I'm encouraged that I - and several of my friends and family - will have as many of these pretty annuals as we can use next year.


The weather has been sunny and mild but still cool enough that the heat-loving plants are simply holding steady, so I went ahead and brought the rhubarb seedlings, who haven't done a darned thing since they sprouted, inside to be overwintered in the cellar seed chamber I created last summer.  It seems like a hassle, but it actually gives me some year-round "gardening" on dreary winter days.

I've also got some rose cuttings that I'm trying to root.  I've never had much luck before, but I'm still trying.

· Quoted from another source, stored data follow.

`src/design/asr_pkg.sv`:
```
// constants for the accelerometer spi request and response block
package asr_pkg;
  localparam int FRAME_BITS = 16;
  localparam int CH_BITS    = 14;
  localparam int DATA_BITS  = 10;
  // request fields
  localparam int REQ_AXIS_BIT = 13;
  localparam int REQ_SQ_HI    = 15;
  localparam int REQ_SQ_MID   = 14;
  localparam int REQ_SQ_LO    = 12;
  localparam int REQ_KIND_HI  = 15;
  localparam int REQ_KIND_LO  = 14;
  localparam int REQ_SEL_HI   = 12;
  localparam int REQ_SEL_LO   = 8;
  // response fields
  localparam int RSP_PAR_BIT   = 12;
  localparam int RSP_ERR_POFF  = 3;
  localparam int RSP_ERR_WARM  = 2;
  localparam int RSP_ERR_FRAME = 2;
  localparam int RSP_ERR_ILL   = 1;
  localparam int RSP_ERR_DU    = 0;
  // response kind and fault class codes
  localparam logic [1:0] KIND_SENSOR = 2'h1;
  localparam logic [1:0] KIND_SELF   = 2'h2;
  localparam logic [1:0] KIND_EXCEPT = 2'h3;
  localparam logic [1:0] FAULT_SENSOR = 2'h0;
  localparam logic [1:0] FAULT_EXCEPT = 2'h1;
  localparam logic [1:0] FAULT_OTHER  = 2'h2;
  // control request kinds
  localparam logic [1:0] REQ_WRITE = 2'h1;
  localparam logic [1:0] REQ_READ  = 2'h2;
  // channel picks
  localparam logic [1:0] PICK_X_LO  = 2'h0;
  localparam logic [1:0] PICK_YZ_LO = 2'h1;
  localparam logic [1:0] PICK_X_HI  = 2'h2;
  localparam logic [1:0] PICK_YZ_HI = 2'h3;
  // control register bits
  localparam int CTL_POWER_DOWN = 0;
  localparam int CTL_SELF_CHECK = 1;
  localparam int CTL_TEMP_OFF   = 2;
  localparam int CTL_FRZ_LO     = 6;
  localparam int CTL_FRZ_HI     = 7;
  localparam logic [7:0] CTL_RESET = 8'h00;
  // freeze policies
  localparam logic [1:0] FRZ_ALL_BYTES = 2'h0;
  localparam logic [1:0] FRZ_CHANNEL   = 2'h1;
  localparam logic [1:0] FRZ_HIGH_BOTH = 2'h2;
  localparam logic [1:0] FRZ_NONE      = 2'h3;
  // first response after reset: illegal flag and unavailable flag
  localparam logic [15:0] RSP_RESET = 16'h0E03;
endpackage

```
`src/design/asr_core.sv`:
```
// spi slave request decoder, response builder and channel freeze logic
//
// How it works
// - request bit 13 high means sensor read, low means control access
// - channel pick 00 x low, 01 yz low, 10 x high, 11 yz high
// - response bit 12 makes the whole sixteen-bit word odd parity
// - sensor response carries sequence tag in bits 15 to 13
// - bits 11:10 give the response kind code
// - self-test active during sensor read gives kind code 10
// - self-test code when self check enabled or temperature compensation off
// - exception bits 9:8 give the fault class code
// - exception bit 3 set when sensor read during power-down
// - exception bit 2 set when heater loop out of regulation
// - exception bits 7:4 unused, bits 1 and 0 reserved, all zero
// - sample data right-justified in bits 9:0, zero padded
// - high register gives top ten bits, low gives four bits zero padded
// - policy 00: any read freezes both until all four parts read
// - policy 01: a byte read freezes that channel until its other byte
// - policy 10: high read freezes both until other channel high read
// - policy 11: outputs update continuously, never frozen
// - control request kind 01 write, 10 read, 00 and 11 unused
// - write byte in bits 7:0, ignored on a read
// - mode zero slave: change on falling clock, sample on rising
// - sixteen bits each way per frame, msb first, select low
// - edge count other than sixteen sets frame count error bit 2
// - control register cleared to zero at reset
`timescale 1ns/1ns
module asr_core #(
  parameter int CHW = asr_pkg::CH_BITS
) (
  input  wire logic           CLK,
  input  wire logic           RESETN,
  input  wire logic           SCLK,
  input  wire logic           SEL_N,
  input  wire logic           SDI,
  output logic                SDO,
  output logic                SDO_OE,
  input  wire logic [CHW-1:0] X_SAMPLE,
  input  wire logic [CHW-1:0] YZ_SAMPLE,
  input  wire logic           WARMING_FAULT,
  output logic [7:0]          CONTROL
);
  typedef struct packed {
    logic           sclk_d;
    logic           sel_d;
    logic [7:0]     ctl;
    logic [15:0]    rsp;
    logic [CHW-1:0] x_hold;
    logic [CHW-1:0] yz_hold;
    logic           x_frz;
    logic           yz_frz;
    logic [3:0]     seen;
  } asr_core_t;

  asr_core_t st, next_st;
  logic sclk_s;
  logic sel_s;
  logic sel_act;
  logic rise;
  logic fall;
  logic start;
  logic stop;
  logic shift_out;
  logic [15:0] rx;
  logic [5:0]  ecount;

  asr_sync u_sync_clk (
    .CLK    (CLK),
    .RESETN (RESETN),
    .d      (SCLK),
    .q      (sclk_s)
  );
  // select synchronised active high so its reset value matches an idle pin
  asr_sync u_sync_sel (
    .CLK    (CLK),
    .RESETN (RESETN),
    .d      (!SEL_N),
    .q      (sel_act)
  );
  assign sel_s = !sel_act;

  // edges found on the sampled link clock, only inside a frame
  assign rise  = !st.sel_d && sclk_s && !st.sclk_d;
  assign fall  = !st.sel_d && !sclk_s && st.sclk_d;
  assign start = st.sel_d && !sel_s;
  assign stop  = !st.sel_d && sel_s;

  asr_shift #(
    .W (asr_pkg::FRAME_BITS)
  ) u_shift (
    .CLK        (CLK),
    .RESETN     (RESETN),
    .start      (start),
    .rise       (rise),
    .fall       (fall),
    .load_word  (st.rsp),
    .din        (SDI),
    .dout       (shift_out),
    .rx_word    (rx),
    .edge_count (ecount)
  );

  // set parity bit so the word has odd parity
  function automatic logic [15:0] with_parity(input logic [15:0] w);
    logic [15:0] r;
    r = w;
    r[asr_pkg::RSP_PAR_BIT] = 1'b0;
    r[asr_pkg::RSP_PAR_BIT] = ~(^r);
    return r;
  endfunction

  // pick the ten bits of one register from a channel word
  function automatic logic [9:0] reg_part(input logic [CHW-1:0] w, input logic hi);
    logic [9:0] r;
    if (hi) begin
      r = w[CHW-1 -: asr_pkg::DATA_BITS];
    end else begin
      r = {6'h00, w[3:0]};
    end
    return r;
  endfunction

  logic [1:0]  pick;
  logic        pick_hi;
  logic        pick_yz;
  logic [2:0]  tag;
  logic [9:0]  data;
  logic [15:0] built;
  logic [3:0]  seen_now;
  logic        frame_ok;

  assign pick     = rx[1:0];
  assign pick_hi  = pick[1];
  assign pick_yz  = pick[0];
  assign tag      = {rx[asr_pkg::REQ_SQ_HI], rx[asr_pkg::REQ_SQ_MID],
                     rx[asr_pkg::REQ_SQ_LO]};
  assign frame_ok = (ecount == 6'(asr_pkg::FRAME_BITS));
  assign seen_now = st.seen | (4'h1 << pick);

  always_comb begin
    next_st        = st;
    next_st.sclk_d = sclk_s;
    next_st.sel_d  = sel_s;
    data           = pick_yz ? reg_part(st.yz_hold, pick_hi) :
                               reg_part(st.x_hold, pick_hi);
    built          = st.rsp;
    // holding registers follow the filters unless frozen
    if (!st.x_frz) begin
      next_st.x_hold = X_SAMPLE;
    end
    if (!st.yz_frz) begin
      next_st.yz_hold = YZ_SAMPLE;
    end
    if (stop) begin
      if (!frame_ok) begin
        built = 16'hE00 | (16'h1 << asr_pkg::RSP_ERR_FRAME);
      end else if (rx[asr_pkg::REQ_AXIS_BIT]) begin
        built = {tag, 1'b0, 12'h000};
        if (st.ctl[asr_pkg::CTL_POWER_DOWN] || WARMING_FAULT) begin
          built[11:10] = asr_pkg::KIND_EXCEPT;
          built[9:8]   = asr_pkg::FAULT_EXCEPT;
          built[asr_pkg::RSP_ERR_POFF] = st.ctl[asr_pkg::CTL_POWER_DOWN];
          built[asr_pkg::RSP_ERR_WARM] = WARMING_FAULT;
        end else begin
          if (st.ctl[asr_pkg::CTL_SELF_CHECK] || st.ctl[asr_pkg::CTL_TEMP_OFF]) begin
            built[11:10] = asr_pkg::KIND_SELF;
          end else begin
            built[11:10] = asr_pkg::KIND_SENSOR;
          end
          built[9:0] = data;
          // freeze handling on a served channel read
          case ({st.ctl[asr_pkg::CTL_FRZ_HI], st.ctl[asr_pkg::CTL_FRZ_LO]})
            asr_pkg::FRZ_ALL_BYTES: begin
              next_st.seen = (seen_now == 4'hF) ? 4'h0 : seen_now;
              next_st.x_frz  = (seen_now != 4'hF);
              next_st.yz_frz = (seen_now != 4'hF);
            end
            asr_pkg::FRZ_CHANNEL: begin
              next_st.seen = seen_now;
              if (pick_yz) begin
                next_st.yz_frz = !(seen_now[asr_pkg::PICK_YZ_LO] &&
                                   seen_now[asr_pkg::PICK_YZ_HI]);
                if (!next_st.yz_frz) begin
                  next_st.seen[asr_pkg::PICK_YZ_LO] = 1'b0;
                  next_st.seen[asr_pkg::PICK_YZ_HI] = 1'b0;
                end
              end else begin
                next_st.x_frz = !(seen_now[asr_pkg::PICK_X_LO] &&
                                  seen_now[asr_pkg::PICK_X_HI]);
                if (!next_st.x_frz) begin
                  next_st.seen[asr_pkg::PICK_X_LO] = 1'b0;
                  next_st.seen[asr_pkg::PICK_X_HI] = 1'b0;
                end
              end
            end
            asr_pkg::FRZ_HIGH_BOTH: begin
              if (pick_hi) begin
                next_st.seen = seen_now;
                if (seen_now[asr_pkg::PICK_X_HI] && seen_now[asr_pkg::PICK_YZ_HI]) begin
                  next_st.seen   = 4'h0;
                  next_st.x_frz  = 1'b0;
                  next_st.yz_frz = 1'b0;
                end else begin
                  next_st.x_frz  = 1'b1;
                  next_st.yz_frz = 1'b1;
                end
              end
            end
            default: begin
              next_st.seen   = 4'h0;
              next_st.x_frz  = 1'b0;
              next_st.yz_frz = 1'b0;
            end
          endcase
        end
      end else begin
        // control register access
        built = {rx[15:13], 1'b0, 12'hE00};
        case (rx[asr_pkg::REQ_KIND_HI:asr_pkg::REQ_KIND_LO])
          asr_pkg::REQ_WRITE: begin
            next_st.ctl = rx[7:0];
            built[7:0]  = rx[7:0];
          end
          asr_pkg::REQ_READ: begin
            built[7:0] = st.ctl;
          end
          default: begin
            built = 16'hE00 | (16'h1 << asr_pkg::RSP_ERR_ILL);
          end
        endcase
      end
      // policy 11 or a policy change lets outputs run again
      if ({next_st.ctl[asr_pkg::CTL_FRZ_HI], next_st.ctl[asr_pkg::CTL_FRZ_LO]}
          != {st.ctl[asr_pkg::CTL_FRZ_HI], st.ctl[asr_pkg::CTL_FRZ_LO]}) begin
        next_st.seen   = 4'h0;
        next_st.x_frz  = 1'b0;
        next_st.yz_frz = 1'b0;
      end
      next_st.rsp = with_parity(built);
    end
  end

  always_ff @(posedge CLK or negedge RESETN) begin
    if (!RESETN) begin
      st        <= '0;
      st.sclk_d <= 1'b0;
      st.sel_d  <= 1'b1;
      st.ctl    <= asr_pkg::CTL_RESET;
      st.rsp    <= asr_pkg::RSP_RESET;
    end else begin
      st <= next_st;
    end
  end

  assign SDO     = shift_out;
  assign SDO_OE  = !st.sel_d;
  assign CONTROL = st.ctl;
endmodule // asr_core

```
`src/design/asr_shift.sv`:
```
// 16-bit mode-0 serial shifter, msb first, clocked by sampled edges
`timescale 1ns/1ns
module asr_shift #(
  parameter int W = 16
) (
  input  wire logic         CLK,
  input  wire logic         RESETN,
  input  wire logic         start,
  input  wire logic         rise,
  input  wire logic         fall,
  input  wire logic [W-1:0] load_word,
  input  wire logic         din,
  output logic              dout,
  output logic [W-1:0]      rx_word,
  output logic [5:0]        edge_count
);
  typedef struct packed {
    logic [W-1:0] tx;
    logic [W-1:0] rx;
    logic [5:0]   cnt;
  } asr_shift_t;
  asr_shift_t st, next_st;
  always_comb begin
    next_st = st;
    if (start) begin
      next_st.tx  = load_word;
      next_st.cnt = 6'h00;
    end else begin
      if (rise) begin
        next_st.rx = {st.rx[W-2:0], din};
        if (st.cnt != 6'h3F) begin
          next_st.cnt = st.cnt + 6'h01;
        end
      end
      if (fall) begin
        next_st.tx = {st.tx[W-2:0], 1'b0};
      end
    end
  end
  always_ff @(posedge CLK or negedge RESETN) begin
    if (!RESETN) begin
      st <= '0;
    end else begin
      st <= next_st;
    end
  end
  assign dout       = st.tx[W-1];
  assign rx_word    = st.rx;
  assign edge_count = st.cnt;
endmodule // asr_shift

```
`src/design/asr_sync.sv`:
```
// three-stage synchroniser with second/third stage agreement
`timescale 1ns/1ns
module asr_sync (
  input  wire logic CLK,
  input  wire logic RESETN,
  input  wire logic d,
  output logic      q
);
  typedef struct packed {
    logic s1;
    logic s2;
    logic s3;
    logic q;
  } asr_sync_t;
  asr_sync_t st, next_st;
  always_comb begin
    next_st    = st;
    next_st.s1 = d;
    next_st.s2 = st.s1;
    next_st.s3 = st.s2;
    if (st.s2 == st.s3) begin
      next_st.q = st.s3;
    end
  end
  always_ff @(posedge CLK or negedge RESETN) begin
    if (!RESETN) begin
      st <= '0;
    end else begin
      st <= next_st;
    end
  end
  assign q = st.q;
endmodule // asr_sync
```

A friend and neighbor invited me to her place to pick up pecans recently.  I cracked them today with the super nutcracker she loaned me.  How's that for a great neighbor?  Thank you, Monna!

Here's the device (note my safety glasses - believe me, you do not want to operate this thing without them):


It's so easy and quick!  It's an ingenious thing.  With only a slight bit of pulling pressure on the handle, serious cracking pressure is exerted on the nuts along their length, which cracks them open without mangling them.  The special bolts into which you place the uncracked nut are concave so they hold the nut in the precise angle needed to perform this little miracle. 


Here's a picture of my set-up for the operation:



In the end, I have a gallon and a half of beautifully cracked pecans.


Mmmmmm.  Pecan pie for Thanksgiving - my family's favorite.  And mouth-watering Jack Daniels sugared pecans for Christmas.